Grimo v. Blue Cross and Blue Shield of Vermont

899 F. Supp. 196, 1995 U.S. Dist. LEXIS 13842, 1995 WL 558846
CourtDistrict Court, D. Vermont
DecidedSeptember 12, 1995
Docket2:93-mc-00047
StatusPublished
Cited by6 cases

This text of 899 F. Supp. 196 (Grimo v. Blue Cross and Blue Shield of Vermont) is published on Counsel Stack Legal Research, covering District Court, D. Vermont primary law. Counsel Stack provides free access to over 12 million legal documents including statutes, case law, regulations, and constitutions.

Bluebook
Grimo v. Blue Cross and Blue Shield of Vermont, 899 F. Supp. 196, 1995 U.S. Dist. LEXIS 13842, 1995 WL 558846 (D. Vt. 1995).

Opinion

OPINION-ORDER

BILLINGS, Senior District Judge.

The following Motions bring this matter to the Court’s attention:

1. Renewed Motion to Remand filed by Plaintiff Gerald Grimo, in his personal capacity and as the special administrator of Diana Grimo’s estate;
2. Defendant Blue Cross and Blue Shield of Vermont’s (“Blue Cross”) Motion to Retain Jurisdiction; and
3. Blue Cross’s Motion to Strike.

Defendant Blue Cross has submitted opposition to Plaintiff Grimo’s Renewed Motion to Remand, and Grimo has filed opposition to Blue Cross’s Motion to Retain Jurisdiction and Motion to Strike. Plaintiff has also requested a hearing on this matter. After reviewing the hearing request, however, the Court concludes that oral argument will not materially assist our decision in this matter. Therefore, pursuant to our discretion under Local Rule 5(a), we decline to hold a hearing and instead proceed to rule on the papers.

I. FACTUAL AND PROCEDURAL BACKGROUND

This case arises out of Blue Cross’s denial of health insurance benefits to Plaintiff Gri-mo and his wife Diana for medical expenses that Diana Grimo incurred during 1992 and 1993. After Blue Cross denied coverage, Gerald Grimo brought six state law claims against the insurer in the Superior Court of Washington County, Vermont. Blue Cross removed the case to this Court on the grounds that Grimo’s policy was governed by the Employee Retirement Income Security Act of 1974 (“ERISA”). The only issue presently before us is whether the Court has federal question jurisdiction over this matter under ERISA.

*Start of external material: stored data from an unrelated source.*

Source: an optimization exercise on an open RTL-to-GDS flow (aim: small area, a short achievable clock period and few clock cycles per item). Production flows keep margins and buffers that such runs may drop.
Only simulation tests tie the RTL to the original design; equivalence was not proved.

`flow/config.mk`:
```
export PLATFORM = sky130hd
export DESIGN_NAME = seal_sha256
export DESIGN_NICKNAME = seal_sha256
export VERILOG_FILES = /design/flow/design.v
export SDC_FILE = /design/flow/constraint.sdc
export NUM_CORES = 4
export LEC_CHECK = 0
export CAP_MARGIN = 20
export CORE_MARGIN = 2
export CORE_UTILIZATION = 30
export PLACE_DENSITY = 0.5
export SETUP_SLACK_MARGIN = 5
export SLEW_MARGIN = 20
```
`flow/constraint.sdc`:
```
create_clock -name core_clock -period 10.0 [get_ports {clk}]
set_input_delay 2.0000 -clock core_clock [delete_from_list [all_inputs] [get_ports {clk}]]
set_output_delay 2.0000 -clock core_clock [all_outputs]
set_load 0.01 [all_outputs]
```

Gerald and Diana Grimo both worked at Twin State Typewriters, Inc., (“Twin State”), an office equipment concern in White River Junction, Vermont. Twin State’s President and majority shareholder, Richard Lawrence, organized the company as a Subchapter S Corporation in 1980. Richard Lawrence owned eight shares of Twin State, while his wife, Marine Lawrence, and his daughter, Diana (Lawrence) Grimo, owned one share each. Gerald Grimo worked at Twin State for three years but never had an ownership interest in the corporation.

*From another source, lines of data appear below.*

From an optimization exercise on the open Yosys and OpenROAD flow, aimed at small area, a short achievable clock period and few clock cycles per item; shortcuts taken in it are not production practice.
Only simulation tests tie the RTL to the original design; equivalence was not proved.

===== flow/config.mk =====
export PLATFORM = sky130hd
export DESIGN_NAME = aes128_enc
export DESIGN_NICKNAME = aes128_enc
export VERILOG_FILES = /design/flow/design.v
export SDC_FILE = /design/flow/constraint.sdc
export NUM_CORES = 8
export LEC_CHECK = 0
export CAP_MARGIN = 20
export CORE_MARGIN = 2
export CORE_UTILIZATION = 75
export CTS_BUF_LIST = sky130_fd_sc_hd__clkbuf_8
export CTS_CLUSTER_DIAMETER = 60
export CTS_CLUSTER_SIZE = 16
export SETUP_SLACK_MARGIN = 3.0
export SLEW_MARGIN = 20
export SYNTH_HIERARCHICAL = 1

===== flow/constraint.sdc =====
create_clock -name core_clock -period 10.0 [get_ports {clk}]
set_input_delay 2.0000 -clock core_clock [delete_from_list [all_inputs] [get_ports {clk}]]
set_output_delay 2.0000 -clock core_clock [all_outputs]
set_load 0.01 [all_outputs]

===== flow/flow/run.sh =====
#!/bin/bash
# The standard layout, with the smallest buffer on the ports.
set -euo pipefail
bash standard.sh BUFFER_PORTS_ARGS="-buffer_cell sky130_fd_sc_hd__buf_1" finish > standard.log 2>&1

===== flow/standard.sh =====
#!/bin/bash
# synth_recipe.tcl (not shown) runs the flow's synth.tcl, then flattens the netlist and writes it again
# the make line also repeats each setting of config.mk as NAME=value (left out here)
make -C /OpenROAD-flow-scripts/flow DESIGN_CONFIG=/design/flow/config.mk WORK_HOME=/design/flow/orfs CLKGATE_MAP_FILE= SYNTH_SCRIPT=/design/flow/synth_recipe.tcl "${@:-finish}"

===== flow/design.v =====
module g_xor2 (input wire a, input wire b, output wire y);
    assign y = a ^ b;
endmodule
module g_xnor2 (input wire a, input wire b, output wire y);
    assign y = ~(a ^ b);
endmodule
module g_nand2 (input wire a, input wire b, output wire y);
    assign y = ~(a & b);
endmodule
module g_and2 (input wire a, input wire b, output wire y);
    assign y = a & b;
endmodule
module g_muxh (input wire s, input wire a, input wire b, output wire y);
    assign y = s ? b : ~a;
endmodule
module aes_sbox (
    input  wire [7:0] a,
    output wire [7:0] y
);
    wire U0 = a[7], U1 = a[6], U2 = a[5], U3 = a[4];
    wire U4 = a[3], U5 = a[2], U6 = a[1], U7 = a[0];
    wire T1, T2, T3, T4, T5, T6, T7, T8, T9, T10, T11, T12, T13, T14, T15, T16, T17, T18, T19, T20, T21, T22, T23, T24, T25, T26, T27, M1, M2, M3, M4, M5, M6, M7, M8, M9, M10, M11, M12, M13, M14, M15, M16, M17, M18, M19, M20, M21, M22, M23, M24, M25, M26, M27, M28, M29, M30, M31, M32, M33, M34, M35, M36, M37, M38, M39, M40, M41, M42, M43, M44, M45, M46, M47, M48, M49, M50, M51, M52, M53, M54, M55, M56, M57, M58, M59, M60, M61, M62, M63, L0, L1, L2, L3, L4, L5, L6, L7, L8, L9, L10, L11, L12, L13, L14, L15, L16, L17, L18, L19, L20, L21, L22, L23, L24, L25, L26, L27, L28, L29, S0, S1, S2, S3, S4, S5, S6, S7;
    g_xor2 g_T1 (.a(U0), .b(U3), .y(T1));
    g_xor2 g_T2 (.a(U0), .b(U5), .y(T2));
    g_xor2 g_T3 (.a(U0), .b(U6), .y(T3));
    g_xor2 g_T4 (.a(U3), .b(U5), .y(T4));
    g_xor2 g_T5 (.a(U4), .b(U6), .y(T5));
    g_xor2 g_T6 (.a(T1), .b(T5), .y(T6));
    g_xor2 g_T7 (.a(U1), .b(U2), .y(T7));
    g_xor2 g_T8 (.a(U7), .b(T6), .y(T8));
    g_xor2 g_T9 (.a(U7), .b(T7), .y(T9));
    g_xor2 g_T10 (.a(T6), .b(T7), .y(T10));
    g_xor2 g_T11 (.a(U1), .b(U5), .y(T11));
    g_xor2 g_T12 (.a(U2), .b(U5), .y(T12));
    g_xor2 g_T13 (.a(T3), .b(T4), .y(T13));
    g_xor2 g_T14 (.a(T6), .b(T11), .y(T14));
    g_xor2 g_T15 (.a(T5), .b(T11), .y(T15));
    g_xor2 g_T16 (.a(T5), .b(T12), .y(T16));
    g_xor2 g_T17 (.a(T9), .b(T16), .y(T17));
    g_xor2 g_T18 (.a(U3), .b(U7), .y(T18));
    g_xor2 g_T19 (.a(T7), .b(T18), .y(T19));
    g_xor2 g_T20 (.a(T1), .b(T19), .y(T20));
    g_xor2 g_T21 (.a(U6), .b(U7), .y(T21));
    g_xor2 g_T22 (.a(T7), .b(T21), .y(T22));
    g_xor2 g_T23 (.a(T2), .b(T22), .y(T23));
    g_xor2 g_T24 (.a(T2), .b(T10), .y(T24));
    g_xor2 g_T25 (.a(T20), .b(T17), .y(T25));
    g_xor2 g_T26 (.a(T3), .b(T16), .y(T26));
    g_xor2 g_T27 (.a(T1), .b(T12), .y(T27));
    g_nand2 g_M1 (.a(T13), .b(T6), .y(M1));
    g_nand2 g_M2 (.a(T23), .b(T8), .y(M2));
    g_xnor2 g_M3 (.a(T14), .b(M1), .y(M3));
    g_nand2 g_M4 (.a(T19), .b(U7), .y(M4));
    g_xor2 g_M5 (.a(M4), .b(M1), .y(M5));
    g_nand2 g_M6 (.a(T3), .b(T16), .y(M6));
    g_nand2 g_M7 (.a(T22), .b(T9), .y(M7));
    g_xnor2 g_M8 (.a(T26), .b(M6), .y(M8));
    g_nand2 g_M9 (.a(T20), .b(T17), .y(M9));
    g_xor2 g_M10 (.a(M9), .b(M6), .y(M10));
    g_nand2 g_M11 (.a(T1), .b(T15), .y(M11));
    g_nand2 g_M12 (.a(T4), .b(T27), .y(M12));
    g_xor2 g_M13 (.a(M12), .b(M11), .y(M13));
    g_nand2 g_M14 (.a(T2), .b(T10), .y(M14));
    g_xor2 g_M15 (.a(M14), .b(M11), .y(M15));
    g_xnor2 g_M16 (.a(M3), .b(M2), .y(M16));
    g_xor2 g_M17 (.a(M5), .b(T24), .y(M17));
    g_xnor2 g_M18 (.a(M8), .b(M7), .y(M18));
    g_xor2 g_M19 (.a(M10), .b(M15), .y(M19));
    g_xor2 g_M20 (.a(M16), .b(M13), .y(M20));
    g_xor2 g_M21 (.a(M17), .b(M15), .y(M21));
    g_xor2 g_M22 (.a(M18), .b(M13), .y(M22));
    g_xor2 g_M23 (.a(M19), .b(T25), .y(M23));
    g_xor2 g_M24 (.a(M22), .b(M23), .y(M24));
    g_nand2 g_M25 (.a(M22), .b(M20), .y(M25));
    g_xnor2 g_M26 (.a(M21), .b(M25), .y(M26));
    g_xor2 g_M27 (.a(M20), .b(M21), .y(M27));
    g_xnor2 g_M28 (.a(M23), .b(M25), .y(M28));
    g_nand2 g_M29 (.a(M28), .b(M27), .y(M29));
    g_nand2 g_M30 (.a(M26), .b(M24), .y(M30));
    g_and2 g_M31 (.a(M20), .b(M23), .y(M31));
    g_nand2 g_M32 (.a(M27), .b(M31), .y(M32));
    g_xnor2 g_M33 (.a(M27), .b(M25), .y(M33));
    g_and2 g_M34 (.a(M21), .b(M22), .y(M34));
    g_nand2 g_M35 (.a(M24), .b(M34), .y(M35));
    g_xnor2 g_M36 (.a(M24), .b(M25), .y(M36));
    g_xnor2 g_M37 (.a(M21), .b(M29), .y(M37));
    g_xnor2 g_M38 (.a(M32), .b(M33), .y(M38));
    g_xnor2 g_M39 (.a(M23), .b(M30), .y(M39));
    g_xnor2 g_M40 (.a(M35), .b(M36), .y(M40));
    g_xor2 g_M41 (.a(M38), .b(M40), .y(M41));
    g_xor2 g_M42 (.a(M37), .b(M39), .y(M42));
    g_xor2 g_M43 (.a(M37), .b(M38), .y(M43));
    g_xor2 g_M44 (.a(M39), .b(M40), .y(M44));
    g_xor2 g_M45 (.a(M42), .b(M41), .y(M45));
    g_nand2 g_M46 (.a(M44), .b(T6), .y(M46));
    g_nand2 g_M47 (.a(M40), .b(T8), .y(M47));
    g_nand2 g_M48 (.a(M39), .b(U7), .y(M48));
    g_nand2 g_M49 (.a(M43), .b(T16), .y(M49));
    g_nand2 g_M50 (.a(M38), .b(T9), .y(M50));
    g_nand2 g_M51 (.a(M37), .b(T17), .y(M51));
    g_nand2 g_M52 (.a(M42), .b(T15), .y(M52));
    g_nand2 g_M53 (.a(M45), .b(T27), .y(M53));
    g_nand2 g_M54 (.a(M41), .b(T10), .y(M54));
    g_nand2 g_M55 (.a(M44), .b(T13), .y(M55));
    g_nand2 g_M56 (.a(M40), .b(T23), .y(M56));
    g_nand2 g_M57 (.a(M39), .b(T19), .y(M57));
    g_nand2 g_M58 (.a(M43), .b(T3), .y(M58));
    g_nand2 g_M59 (.a(M38), .b(T22), .y(M59));
    g_nand2 g_M60 (.a(M37), .b(T20), .y(M60));
    g_nand2 g_M61 (.a(M42), .b(T1), .y(M61));
    g_nand2 g_M62 (.a(M45), .b(T4), .y(M62));
    g_nand2 g_M63 (.a(M41), .b(T2), .y(M63));
    g_xor2 g_L0 (.a(M61), .b(M62), .y(L0));
    g_xor2 g_L1 (.a(M50), .b(M56), .y(L1));
    g_xor2 g_L2 (.a(M46), .b(M48), .y(L2));
    g_xor2 g_L3 (.a(M47), .b(M55), .y(L3));
    g_xor2 g_L4 (.a(M54), .b(M58), .y(L4));
    g_xor2 g_L5 (.a(M49), .b(M61), .y(L5));
    g_xnor2 g_L6 (.a(M62), .b(L5), .y(L6));
    g_xnor2 g_L7 (.a(M46), .b(L3), .y(L7));
    g_xor2 g_L8 (.a(M51), .b(M59), .y(L8));
    g_xor2 g_L9 (.a(M52), .b(M53), .y(L9));
    g_xnor2 g_L10 (.a(M53), .b(L4), .y(L10));
    g_xnor2 g_L11 (.a(M60), .b(L2), .y(L11));
    g_xor2 g_L12 (.a(M48), .b(M51), .y(L12));
    g_xnor2 g_L13 (.a(M50), .b(L0), .y(L13));
    g_xor2 g_L14 (.a(M52), .b(M61), .y(L14));
    g_xnor2 g_L15 (.a(M55), .b(L1), .y(L15));
    g_xnor2 g_L16 (.a(M56), .b(L0), .y(L16));
    g_xnor2 g_L17 (.a(M57), .b(L1), .y(L17));
    g_xnor2 g_L18 (.a(M58), .b(L8), .y(L18));
    g_xnor2 g_L19 (.a(M63), .b(L4), .y(L19));
    g_xor2 g_L20 (.a(L0), .b(L1), .y(L20));
    g_xor2 g_L21 (.a(L1), .b(L7), .y(L21));
    g_xor2 g_L22 (.a(L3), .b(L12), .y(L22));
    g_xor2 g_L23 (.a(L18), .b(L2), .y(L23));
    g_xor2 g_L24 (.a(L15), .b(L9), .y(L24));
    g_xor2 g_L25 (.a(L6), .b(L10), .y(L25));
    g_xor2 g_L26 (.a(L7), .b(L9), .y(L26));
    g_xor2 g_L27 (.a(L8), .b(L10), .y(L27));
    g_xor2 g_L28 (.a(L11), .b(L14), .y(L28));
    g_xor2 g_L29 (.a(L11), .b(L17), .y(L29));
    g_xor2 g_S0 (.a(L6), .b(L24), .y(S0));
    g_xnor2 g_S1 (.a(L16), .b(L26), .y(S1));
    g_xnor2 g_S2 (.a(L19), .b(L28), .y(S2));
    g_xor2 g_S3 (.a(L6), .b(L21), .y(S3));
    g_xor2 g_S4 (.a(L20), .b(L22), .y(S4));
    g_xor2 g_S5 (.a(L25), .b(L29), .y(S5));
    g_xnor2 g_S6 (.a(L13), .b(L27), .y(S6));
    g_xnor2 g_S7 (.a(L6), .b(L23), .y(S7));
    assign y = {S0, S1, S2, S3, S4, S5, S6, S7};
endmodule
module aes_mixcol_n (
    input  wire [31:0] c,
    output wire [31:0] mn
);
    wire [7:0] b [0:3];
    assign b[0] = c[31:24];
    assign b[1] = c[23:16];
    assign b[2] = c[15:8];
    assign b[3] = c[7:0];
    wire [7:0] p [0:3];
    wire [7:0] x [0:3];
    wire [7:0] q [0:3];
    genvar i, j;
    generate
        for (i = 0; i < 4; i = i + 1) begin : g_b
            for (j = 0; j < 8; j = j + 1) begin : g_p
                g_xor2 u_p (.a(b[i][j]), .b(b[(i + 1) % 4][j]), .y(p[i][j]));
            end
            assign x[i][0] = p[i][7];
            g_xor2 u_x1 (.a(p[i][0]), .b(p[i][7]), .y(x[i][1]));
            assign x[i][2] = p[i][1];
            g_xor2 u_x3 (.a(p[i][2]), .b(p[i][7]), .y(x[i][3]));
            g_xor2 u_x4 (.a(p[i][3]), .b(p[i][7]), .y(x[i][4]));
            assign x[i][7:5] = p[i][6:4];
            for (j = 0; j < 8; j = j + 1) begin : g_q
                g_xor2 u_q (.a(b[(i + 1) % 4][j]), .b(p[(i + 2) % 4][j]), .y(q[i][j]));
                g_xnor2 u_m (.a(x[i][j]), .b(q[i][j]), .y(mn[31 - 8 * i - 7 + j]));
            end
        end
    endgenerate
endmodule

In 1980, Richard Lawrence contacted the Small Business Services Bureau (“SBSB”) about obtaining health insurance for Twin State employees. SBSB is a Worcester, Massachusetts corporation which, among other things, operates as a Multiple Employer Trust (“MET”) to provide group medical benefit coverage to small businesses such as Twin State. After Lawrence discussed the options with SBSB representatives in 1980, Twin State purchased group health insurance from Blue Cross through SBSB later that year.

Twin State employees were eligible to purchase health insurance through the SBSB program provided that certain eligibility requirements were met. For example, only active, full-time Twin State employees were eligible. In addition, Twin State was itself required to contribute 50% of the cost of the insurance purchased by employees and shareholders.

Richard and Marine Lawrence were covered by the health insurance arrangement between Twin State and SBSB from 1980 until 1993. Between 1984 and 1992, a total of five non-shareholder employees of Twin State received group medical insurance through Twin State’s plan with SBSB. 1 In *199 addition, during every year between 1984 and 1992 at least one non-shareholder employee of Twin State was covered by the insurance scheme. Twin State maintained the health insurance coverage until it terminated the plan in November 1993.

Twin State engaged in a variety of activities to oversee and facilitate the health insurance plan with SBSB. Twin State advanced corporate funds to purchase the insurance coverage for its shareholders and employees, and the company selected the particular benefit package and rates which would apply. Twin State submitted employee insurance cards as proof of eligibility, remitted premiums when they were due, added and deleted employees from policy coverage, and selected deductible amounts on behalf of its employees. The company maintained a file containing information about the benefits scheme, and it distributed plan descriptions, brochures, application forms, claims forms and other relevant documents to its employees. When necessary, Twin State distributed paperwork directly to SBSB. Resolution of administrative problems was typically accomplished between Twin State President Rich--ard Lawrence and SBSB, rather than by direct communication between SBSB and Twin State employees.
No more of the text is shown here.